Stored items
↓
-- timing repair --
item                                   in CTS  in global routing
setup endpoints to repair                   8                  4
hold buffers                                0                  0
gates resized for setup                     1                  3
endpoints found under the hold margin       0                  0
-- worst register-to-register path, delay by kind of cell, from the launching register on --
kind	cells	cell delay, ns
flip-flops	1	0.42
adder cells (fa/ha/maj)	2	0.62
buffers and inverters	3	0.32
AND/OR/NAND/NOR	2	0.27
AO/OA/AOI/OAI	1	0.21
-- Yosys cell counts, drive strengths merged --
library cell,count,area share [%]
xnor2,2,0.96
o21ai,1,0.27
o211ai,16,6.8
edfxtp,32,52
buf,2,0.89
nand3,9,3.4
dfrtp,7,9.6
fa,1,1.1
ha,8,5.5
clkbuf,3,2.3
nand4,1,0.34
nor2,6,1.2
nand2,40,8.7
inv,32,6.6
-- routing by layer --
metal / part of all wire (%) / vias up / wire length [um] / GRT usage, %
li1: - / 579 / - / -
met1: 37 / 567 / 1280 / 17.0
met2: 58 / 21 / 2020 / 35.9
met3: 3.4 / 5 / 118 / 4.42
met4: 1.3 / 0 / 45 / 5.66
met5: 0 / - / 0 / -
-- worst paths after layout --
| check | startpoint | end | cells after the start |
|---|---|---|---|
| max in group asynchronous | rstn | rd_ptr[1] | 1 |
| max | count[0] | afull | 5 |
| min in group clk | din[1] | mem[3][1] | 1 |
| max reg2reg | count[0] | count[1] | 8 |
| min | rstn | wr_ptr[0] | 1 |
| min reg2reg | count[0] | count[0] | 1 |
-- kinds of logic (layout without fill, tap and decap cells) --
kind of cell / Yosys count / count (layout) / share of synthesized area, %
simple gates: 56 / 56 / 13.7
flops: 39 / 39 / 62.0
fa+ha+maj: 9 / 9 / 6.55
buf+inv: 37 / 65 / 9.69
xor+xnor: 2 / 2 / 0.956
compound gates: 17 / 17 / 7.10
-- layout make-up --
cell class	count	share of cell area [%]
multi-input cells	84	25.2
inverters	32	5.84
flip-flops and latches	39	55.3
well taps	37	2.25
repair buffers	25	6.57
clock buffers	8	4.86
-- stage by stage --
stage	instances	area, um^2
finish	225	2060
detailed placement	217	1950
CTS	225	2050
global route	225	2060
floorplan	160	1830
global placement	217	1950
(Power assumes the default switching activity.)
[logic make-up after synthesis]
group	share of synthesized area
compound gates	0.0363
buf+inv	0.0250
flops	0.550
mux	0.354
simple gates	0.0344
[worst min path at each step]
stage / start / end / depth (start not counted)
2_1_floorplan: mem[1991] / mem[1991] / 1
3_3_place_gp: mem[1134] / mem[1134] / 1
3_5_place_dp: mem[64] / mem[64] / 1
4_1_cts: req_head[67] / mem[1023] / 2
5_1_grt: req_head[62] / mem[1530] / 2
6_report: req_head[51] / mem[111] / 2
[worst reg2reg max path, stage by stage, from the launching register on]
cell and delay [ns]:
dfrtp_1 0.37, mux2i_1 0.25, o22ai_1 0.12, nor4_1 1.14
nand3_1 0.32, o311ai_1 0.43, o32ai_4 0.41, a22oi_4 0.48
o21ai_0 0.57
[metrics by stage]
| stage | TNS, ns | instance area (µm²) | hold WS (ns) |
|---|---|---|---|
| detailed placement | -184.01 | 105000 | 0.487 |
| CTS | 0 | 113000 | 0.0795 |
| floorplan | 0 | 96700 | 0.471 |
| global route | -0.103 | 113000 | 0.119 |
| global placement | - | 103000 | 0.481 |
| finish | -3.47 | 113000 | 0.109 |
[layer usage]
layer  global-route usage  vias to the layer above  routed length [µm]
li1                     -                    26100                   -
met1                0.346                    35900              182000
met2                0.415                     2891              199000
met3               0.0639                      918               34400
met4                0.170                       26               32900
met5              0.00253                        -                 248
**src/lsu_pkg.sv**
```systemverilog
// Shared types for the load/store slice
// Structs are sized for 64-bit data; RV32 builds use only the low half
// Opcodes are instruction bits [6:2], the low two bits are not decoded

package lsu_pkg;

  //////////////////////////////
  // Widths
  //////////////////////////////
  localparam int PKG_XLEN = 64;  // Struct data and address width
  localparam int EXC_W    = 16;  // Exception vector from decode

  //////////////////////////////
  // Opcodes, instr[6:2]
  //////////////////////////////
  localparam logic [4:0] OPC_LOAD  = 5'b00000;
  localparam logic [4:0] OPC_STORE = 5'b01000;

  //////////////////////////////
  // funct3 codes
  //////////////////////////////
  localparam logic [2:0] F3_B  = 3'b000;  // LB / SB
  localparam logic [2:0] F3_H  = 3'b001;  // LH / SH
  localparam logic [2:0] F3_W  = 3'b010;  // LW / SW
  localparam logic [2:0] F3_D  = 3'b011;  // LD / SD, RV64 only
  localparam logic [2:0] F3_BU = 3'b100;
  localparam logic [2:0] F3_HU = 3'b101;
  localparam logic [2:0] F3_WU = 3'b110;  // RV64 only

  // Access size, encoded as log2 of the byte count
  typedef enum logic [1:0] {
    BYTE  = 2'd0,
    HWORD = 2'd1,
    WORD  = 2'd2,
    DWORD = 2'd3
  } size_t;

  // Request from issue to the memory controller
  typedef struct packed {
    logic [PKG_XLEN-1:0] adr;          // Byte address
    logic [PKG_XLEN-1:0] d;            // Store data already in its byte lane
    logic                we;           // 1 for store
    size_t               size;
    logic                unsigned_ld;  // Zero-extend the load result
  } dmem_req_t;

  // Load result, already extended
  typedef struct packed {
    logic [PKG_XLEN-1:0] q;
  } dmem_rsp_t;

endpackage

```
**src/lsu_issue.sv**
```systemverilog
// Load/store issue stage
// Misaligned accesses are dropped with a one-cycle lsu_misaligned pulse
// LD, SD and LWU are illegal when XLEN is 32
// The caller holds its instruction while lsu_stall is high

`timescale 1ns/1ps

module lsu_issue import lsu_pkg::*; #(
  parameter int XLEN = 64
) (
  input  logic             clk,
  input  logic             rstn,
  input  logic             ex_stall,
  input  logic             id_bubble,
  input  logic [31:0]      id_instr,
  input  logic [EXC_W-1:0] id_exception,
  input  logic [XLEN-1:0]  opA,
  input  logic [XLEN-1:0]  opB,
  input  logic             req_afull,      // Request FIFO near full
  output logic             lsu_stall,
  output logic             lsu_bubble,
  output logic [EXC_W-1:0] lsu_exception,
  output logic             lsu_misaligned,
  output logic             req_push,
  output dmem_req_t        req
);

  localparam int LSB = $clog2(XLEN / 8);  // Byte offset bits within a word

  logic [4:0]      opcode;
  logic [2:0]      funct3;
  logic            is_load;
  logic            is_store;
  logic            legal;      // Known load or store for this XLEN
  logic            aligned;
  logic            has_exc;
  logic            accept;
  logic            go;         // Legal, aligned, no exception
  logic [XLEN-1:0] imm_s;
  logic [XLEN-1:0] adr;
  logic [XLEN-1:0] st_raw;     // Store data before the lane shift
  logic [XLEN-1:0] st_lane;
  size_t           size;

  //////////////////////////////
  // Decode
  //////////////////////////////
  assign opcode   = id_instr[6:2];
  assign funct3   = id_instr[14:12];
  assign is_load  = (opcode == OPC_LOAD);
  assign is_store = (opcode == OPC_STORE);
  assign has_exc  = |id_exception;
  assign accept   = !id_bubble && !ex_stall && !lsu_stall;

  // S-type immediate, sign-extended
  assign imm_s = {{(XLEN-12){id_instr[31]}}, id_instr[31:25], id_instr[11:7]};
  assign adr   = is_store ? opA + imm_s : opA + opB;

  always_comb begin
    legal = 1'b0;
    if (is_load) begin
      case (funct3)
        F3_B, F3_H, F3_W, F3_BU, F3_HU: legal = 1'b1;
        F3_D, F3_WU:                    legal = (XLEN == 64);  // RV64 only
        default:                        legal = 1'b0;
      endcase
    end else if (is_store) begin
      case (funct3)
        F3_B, F3_H, F3_W: legal = 1'b1;
        F3_D:             legal = (XLEN == 64);
        default:          legal = 1'b0;
      endcase
    end
  end

  // Size from funct3[1:0], the unsigned bit is funct3[2]
  always_comb begin
    case (funct3[1:0])
      2'b00:   size = BYTE;
      2'b01:   size = HWORD;
      2'b10:   size = WORD;
      default: size = DWORD;
    endcase
  end

  always_comb begin
    case (size)
      BYTE:    aligned = 1'b1;
      HWORD:   aligned = (adr[0] == 1'b0);
      WORD:    aligned = (adr[1:0] == 2'b00);
      default: aligned = (adr[2:0] == 3'b000);
    endcase
  end

  assign go = legal && aligned && !has_exc;

  //////////////////////////////
  // Store data lane
  //////////////////////////////
  always_comb begin
    case (size)
      BYTE:    st_raw = XLEN'(opB[7:0]);
      HWORD:   st_raw = XLEN'(opB[15:0]);
      WORD:    st_raw = XLEN'(opB[31:0]);
      default: st_raw = opB;
    endcase
  end

  assign st_lane = st_raw << {adr[LSB-1:0], 3'b000};  // Shift by byte offset

  //////////////////////////////
  // Control registers
  //////////////////////////////
  always_ff @(posedge clk or negedge rstn) begin
    if (!rstn) begin
      lsu_stall      <= 1'b0;
      lsu_bubble     <= 1'b1;
      lsu_misaligned <= 1'b0;
      req_push       <= 1'b0;
      lsu_exception  <= '0;
    end else begin
      lsu_stall      <= req_afull;                             // One cycle behind the FIFO
      req_push       <= accept && go;
      lsu_misaligned <= accept && legal && !aligned && !has_exc;
      if (!ex_stall && !lsu_stall)
        lsu_bubble <= !(accept && go);                         // Anything not pushed is a bubble
      if (!lsu_stall)
        lsu_exception <= id_exception;
    end
  end

  // Request payload, loaded on every accepted instruction
  always_ff @(posedge clk) begin
    if (accept) begin
      req.adr         <= PKG_XLEN'(adr);
      req.d           <= PKG_XLEN'(st_lane);
      req.we          <= is_store;
      req.size        <= size;
      req.unsigned_ld <= funct3[2];
    end
  end

endmodule

```
**config.mk**
```make
export PLATFORM = sky130hd
export DESIGN_NAME = lsu_issue
export DESIGN_NICKNAME = d
export VERILOG_FILES = /design/src/lsu_pkg.sv /design/src/lsu_issue.sv
export SDC_FILE = /design/constraint.sdc
export NUM_CORES = 1
export LEC_CHECK = 0
export BUFFER_PORTS_ARGS = -buffer_cell sky130_fd_sc_hd__buf_2
export CAP_MARGIN = 20
export CORE_ASPECT_RATIO = 0.5
export CORE_UTILIZATION = 53
export CTS_CLUSTER_DIAMETER = 80
export DETAILED_ROUTE_END_ITERATION = 10
export PLACE_DENSITY = 0.82
export REMOVE_ABC_BUFFERS = 1
export SLEW_MARGIN = 10
export SYNTH_ARGS = -nofsm -noshare
export SYNTH_HDL_FRONTEND = slang
export SYNTH_SLANG_ARGS = --single-unit
```
**constraint.sdc**
```tcl
create_clock -name clk -period 12.31 [get_ports clk]
set_input_delay 0 -clock clk [delete_from_list [all_inputs] [get_ports clk]]
set_output_delay 0 -clock clk [all_outputs]
set_load 0.01 [all_outputs]
```
== Yosys cells after proc, flatten, opt, wreduce, memory -nomap -nowiden ==
Cells that the tools add are included.

* Add/sub/neg operators: 2
* Multipliers: 0
* Divide/modulo/power cells: 0
* Order comparisons: 0
* Eq/ne operators: 11
* Shift operators: 1
* Mux-type cells: 8
* Bitwise gates (word level): 1
* Reduce and logical (&&, ||, !) cells: 24

{| class="wikitable"
|+ Operators with widths
! cell !! count
|-
| one-hot mux 64 bit (3 select lines) || 1
|-
| adder 64 bit || 2
|-
| 2-to-1 mux 64 bit || 1
|-
| left shift 64 x 6 -> 64 bit || 1
|-
| OR reduction 16 bit || 1
|-
| equality test 3 bit (second input constant) || 3
|-
| logical AND 1 bit || 9
|-
| OR reduction 7 bit || 1
|-
| equality test 3 x 2 -> 1 bit (second input constant) || 2
|-
| zero test 1 bit || 6
|-
| zero test 2 bit || 3
|-
| zero test 3 bit || 2
|-
| one-hot mux 2 bit (3 select lines) || 1
|-
| equality test 5 x 4 -> 1 bit (second input constant) || 1
|-
| zero test 5 bit || 1
|-
| equality test 2 x 1 -> 1 bit (second input constant) || 2
|-
| equality test 2 bit (second input constant) || 2
|-
| 2-to-1 mux 1 bit || 4
|-
| OR reduction 4 bit || 1
|-
| equality test 3 x 1 -> 1 bit (second input constant) || 1
|-
| one-hot mux 1 bit (3 select lines) || 1
|-
| NOT 1 bit || 1
|}

* Bits in registers: 152
* Latch bits: 0
* RAM bits: 0
* Bits in read-only memories: 0
* Word-level logic and storage cells: 57
* Memories kept: 0

== Longest topological paths before layout ==
* Word-level depth: 9
* Mapped depth: 16
* Gate-level depth less buffers: 15

== Worst setup path after synthesis ==
No wires, ideal clock.

* Path type: register to register
* Start point: register lsu_stall
* End point: register lsu_bubble
* Library setup time: 78 ps
* Data arrival time: 10,555 ps
* Data required time: 12,232 ps
* Setup slack: 1,677 ps
* Cell stages (with the launch flop): 8
* Period minus slack after synthesis: 10,633 ps
* Cell sequence: dfrtp_1 > clkbuf_1 > nor3_1 > nand2_1 > a2111oi_0 > inv_1 > nor2_1 > nor2_1

* Word-level cells in the longest chain between the ends: 4
* Elaborated cells on any way between the ends: 5
* Those cells by class: reduce/logical: 5

{| class="wikitable"
|+ RTL lines
! element !! RTL line !! RTL
|-
| from (decl) || lsu_issue.sv:20 || <nowiki>output logic lsu_stall,</nowiki>
|-
| from (signal assigned) || lsu_issue.sv:122 || <nowiki>lsu_stall <= req_afull;</nowiki>
|-
| zero test 1 bit || n/a ||
|-
| logical AND 1 bit || lsu_issue.sv:53 || <nowiki>assign accept = !id_bubble && !ex_stall && !lsu_stall;</nowiki>
|-
| via accept || lsu_issue.sv:37 || <nowiki>logic accept;</nowiki>
|-
| logical AND 1 bit || lsu_issue.sv:126 || <nowiki>lsu_bubble <= !(accept && go);</nowiki>
|-
| zero test 1 bit || lsu_issue.sv:126 ||
|-
| to (signal assigned) || lsu_issue.sv:126 ||
|-
| to (decl) || lsu_issue.sv:21 || <nowiki>output logic lsu_bubble,</nowiki>
|}

The timed path passes the listed nets, and every way through them passes these cells.
A chain may end at the register's enable or synchronous reset.

== Final worst setup path ==
* Start point: input id_instr[2]
* End point: register req[116] (netlist bit), data pin

* Word-level cells in the longest chain between the ends: 2

{| class="wikitable"
|+ RTL lines
! element !! RTL line !! RTL
|-
| from (decl) || lsu_issue.sv:15 || <nowiki>input logic [31:0] id_instr,</nowiki>
|-
| equality test 5 x 4 -> 1 bit || lsu_issue.sv:51 || <nowiki>assign is_store = (opcode == OPC_STORE);</nowiki>
|-
| 2-to-1 mux 64 bit || lsu_issue.sv:57 || <nowiki>assign adr = is_store ? opA + imm_s : opA + opB;</nowiki>
|-
| via adr[48] || lsu_issue.sv:40 || <nowiki>logic [XLEN-1:0] adr;</nowiki>
|-
| to (decl) || lsu_issue.sv:25 || <nowiki>output dmem_req_t req</nowiki>
|}

The timed path passes the listed nets, and every way through them passes these cells.

==> flow_summary.json <==
{
  "fp.dieW_um": 205,
  "ys.flop_type": "edfxtp_1",
  "yosysTopAreaCell": "edfxtp_1",
  "p_sw_share_pct": 34.4,
  "grt_pass1_vias": 10100,
  "synth_edf_count": 132,
  "die_h_um": 104,
  "drive_above_1_share_pct": 29.0,
  "antenna_found_initial": 2,
  "avgViaCountPerCell": 6.12,
  "drc_errors": 0,
  "nNetsFinal": 1711,
  "cap_violations": 0,
  "fill_cells": 1580,
  "clk_path_buf_depth": 2,
  "timing.final.crit_share_pct": 36.8,
  "critPathLaunch": "id_instr[2]",
  "yosysWarnings": 0,
  "avgSynthCellArea_um2": 9.49,
  "place_congestion": 0.936,
  "rr_worst_depth": 4,
  "vdd_drop_max_uv": 83.1,
  "r2r_slack_ns": 9.66,
  "startpoint_type": "input pin",
  "tightest_slew_ns": 0.992,
  "min_path_cells": 2,
  "io_buffers": 320,
  "die-area_um2": 21300,
  "leakagePower_nw": 6.05,
  "worstHoldStart": "opB[5]",
  "min_to": "req[9]$_SDFFCE_PP0P_",
  "ys_top_cells_by_area": "edfxtp_1 (36%), ha_1 (7.2%), a21o_1 (5.6%)",
  "finalSetupTns_ns": 0,
  "ys_seq_area_share_pct": 40.8,
  "maxSlewHeadroom_pct": 33.8,
  "finalHoldViolations": 0,
  "synthArstFlopShare_pct": 13.2,
  "synth_top_area_share_pct": 36.2,
  "insertion_delay_ns": 0.44,
  "reg2reg_to": "req[109]$_DFFE_PP_",
  "drt_wl_total_um": 37600,
  "grt_setup_unrepaired": "no",
  "report.final.slew_viol_count": 0,
  "num_vias": 10700,
  "cts-root-buf": "clkbuf_16",
  "tritoncts": "done",
  "required_ns": 12.54,
  "grt_pass1_wl_um": 56100,
  "final_cell_area_um2": 13600,
  "cts_sinks": 152,
  "arrival_ns": 4.76,
  "netlist_instances": 1153,
  "start_util_pct": 55.2,
  "comb_power_share_pct": 31.5,
  "drt_iter0_markers": 1194,
  "path_max_fanout": 65,
  "setup_viol_count_final": 0,
  "final_cell_count_no_fill": 1747,
  "placedInstanceArea_um2": 12700,
  "p_int_w": 0.00107,
  "pwr_density_cell_nw_per_um2": 120,
  "grt_use_total_pct": 34.7,
  "worstSetupPathType": "in2reg",
  "skew_ns": 0.00537,
  "post_synth_num_cell_types": 75,
  "period_minus_slack_ns": 4.53,
  "cts_max_level": 4,
  "pwr-share-clk_pct": 30.6,
  "syn_area_um2": 10900,
  "dp.cells": 1676,
  "rows": 36,
  "postCtsSetupRepairBufs": 0,
  "clk_pin_slew_worst_paths_ns": 0.06,
  "endpoint_kind": "flip-flop",
  "drtPass1Iterations": 6,
  "holdCritPathClass": "in2reg",
  "fp.coreArea_um2": 19800,
  "dp.final_hpwl_um": 28300,
  "wl_per_cell_um": 21.5,
  "postRouteAntennaNets": 0,
  "synth_seq_cells": 152,
  "fmax_mhz": 221,
  "area_delta_synth_final_pct": 24.3,
  "total_power_w": 0.00163,
  "outcome": "completed",
  "io_pins": 333,
  "seqPwrFrac_pct": 37.9,
  "grt_overflow": 0,
  "regToRegStartpoint": "lsu_stall$_DFF_PN0_",
  "p_sw_w": 0.000560,
  "whs_ns": 0.0195,
  "grt_max_degree": 87,
  "cts_buffers": 17
}
==> metal layers <==
metal / track usage, % / up-vias / wire [um]
met5: 0 / - / 0
met4: 11.5 / 0 / 1080
met3: 7.43 / 83 / 3570
met2: 54.2 / 599 / 16800
met1: 47.9 / 5058 / 16100
li1: - / 4956 / -
==> Yosys cell counts, types with 5 or more instances <==
cell type,number
a211oi_1,6
a21o_1,81
a21oi_1,113
a21oi_2,5
a221o_1,7
a22oi_1,6
a311oi_1,10
a31oi_1,15
a32o_1,6
and2_1,19
and3_1,5
buf_1,8
buf_2,8
clkbuf_1,52
dfrtp_1,19
edfxtp_1,132
ha_1,63
inv_1,21
mux2_2,43
mux2i_1,13
nand2_1,110
nand2b_1,5
nand3_1,22
nand4_1,11
nor2_1,110
nor2b_1,16
nor3_1,13
nor3b_1,9
o21a_1,10
o21ai_0,48
o21ai_1,12
o21bai_1,8
o22ai_1,18
o31ai_1,6
or3_1,6
xnor2_1,34
xor2_1,20
==> cell type report <==
| cell class | count | area (um2) | area share [%] |
|---|---|---|---|
| Inverter | 22 | 82.6 | 0.607 |
| Antenna cell | 2 | 5.00 | 0.0368 |
| Tap cell | 266 | 333 | 2.45 |
| Timing Repair Buffer | 363 | 2040 | 15.0 |
| Multi-Input combinational cell | 910 | 6140 | 45.1 |
| Clock buffer | 17 | 425 | 3.13 |
| Sequential cell | 152 | 4470 | 32.8 |
| Clock inverter | 15 | 115 | 0.846 |
==> kinds of logic (layout without fill, tap and decap cells) <==
kind of cell | count (synthesis) | after routing | synth area share, %
compound gates | 392 | 392 | 24.0
xor+xnor | 54 | 54 | 4.32
fa+ha+maj | 64 | 64 | 7.38
buf+inv | 91 | 417 | 3.25
flops | 152 | 152 | 40.8
mux | 57 | 57 | 5.75
other cells | 0 | 2 | 0
simple gates | 343 | 343 | 14.5
==> cell usage in the layout (no fill, tap or decap), types with 15 or more instances in the layout <==
| master | synthesis | layout |
|---|---|---|
| dfrtp_1 | 19 | 19 |
| xor2_1 | 20 | 20 |
| a21o_1 | 81 | 81 |
| nor2_1 | 110 | 110 |
| inv_1 | 21 | 21 |
| dlygate4sd3_1 | 0 | 35 |
| buf_2 | 8 | 320 |
| nand3_1 | 22 | 22 |
| a21oi_1 | 113 | 113 |
| clkbuf_16 | 0 | 17 |
| o21ai_0 | 48 | 48 |
| edfxtp_1 | 132 | 132 |
| mux2_2 | 43 | 43 |
| xnor2_1 | 34 | 34 |
| ha_1 | 63 | 62 |
| and2_1 | 19 | 19 |
| nor2b_1 | 16 | 16 |
| o22ai_1 | 18 | 18 |
| a31oi_1 | 15 | 15 |
| nand2_1 | 110 | 109 |
==> worst max path at each step <==
stage / end / depth (start not counted)
floorplan: lsu_bubble$_DFFE_PN1P_ / 6
global placement: req[126]$_DFFE_PP_ / 14
detailed placement: req[126]$_DFFE_PP_ / 14
CTS: req[126]$_DFFE_PP_ / 15
global route: req[130]$_DFFE_PP_ / 18
finish: req[116]$_DFFE_PP_ / 18
==> sequential cells by signal (all words and copies together) (netlist names) <==
register	count
lsu_stall	1
lsu_bubble	1
lsu_exception	16
lsu_misaligned	1
req_push	1
req	132
==> through the flow <==
step                worst slack (ns)  util [%]
floorplan                       1.62         -
global placement                7.78      63.9
detailed placement              7.81      63.9
CTS                             7.82      68.4
global route                    7.57      68.7
finish                          7.78      68.7
==> power groups by stage <==
stage | clock [W] | combinational, W | sequential, W
after floorplan | 0 | 0.000313 | 0.000645
after global placement | 0 | 0.000479 | 0.000628
after detailed placement | 0 | 0.000487 | 0.000629
after CTS | 0.000499 | 0.000500 | 0.000618
after global routing | 0.000524 | 0.000554 | 0.000619
final | 0.000498 | 0.000513 | 0.000618
==> timing repair <==
item,in CTS,in global routing
hold buffers,35,0
resized for setup,0,0
hold endpoints to repair,54,0
==> worst max-delay path: stages <==
cell           delay (ns)
dlygate4sd3_1        0.53
buf_2                0.12
nor4_1               0.38
nand2_2              0.08
buf_4                0.32
mux2_2               0.33
ha_2                 0.19
inv_1                0.06
fa_1                 0.39
nor2b_1              0.18
o31a_1               0.20
o2111ai_2            0.17
a21oi_1              0.30
o21ai_1              0.14
a211oi_2             0.61
o2111a_1             0.29
nor2_1               0.08
a311oi_1             0.34
Power figures use the tool's default switching activity.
↑
Your assignment:
The word "length" appears in some lines of the data. Copy every one of those lines.

Output of the exercise:
metal / part of all wire (%) / vias up / wire length [um] / GRT usage, %
layer  global-route usage  vias to the layer above  routed length [µm]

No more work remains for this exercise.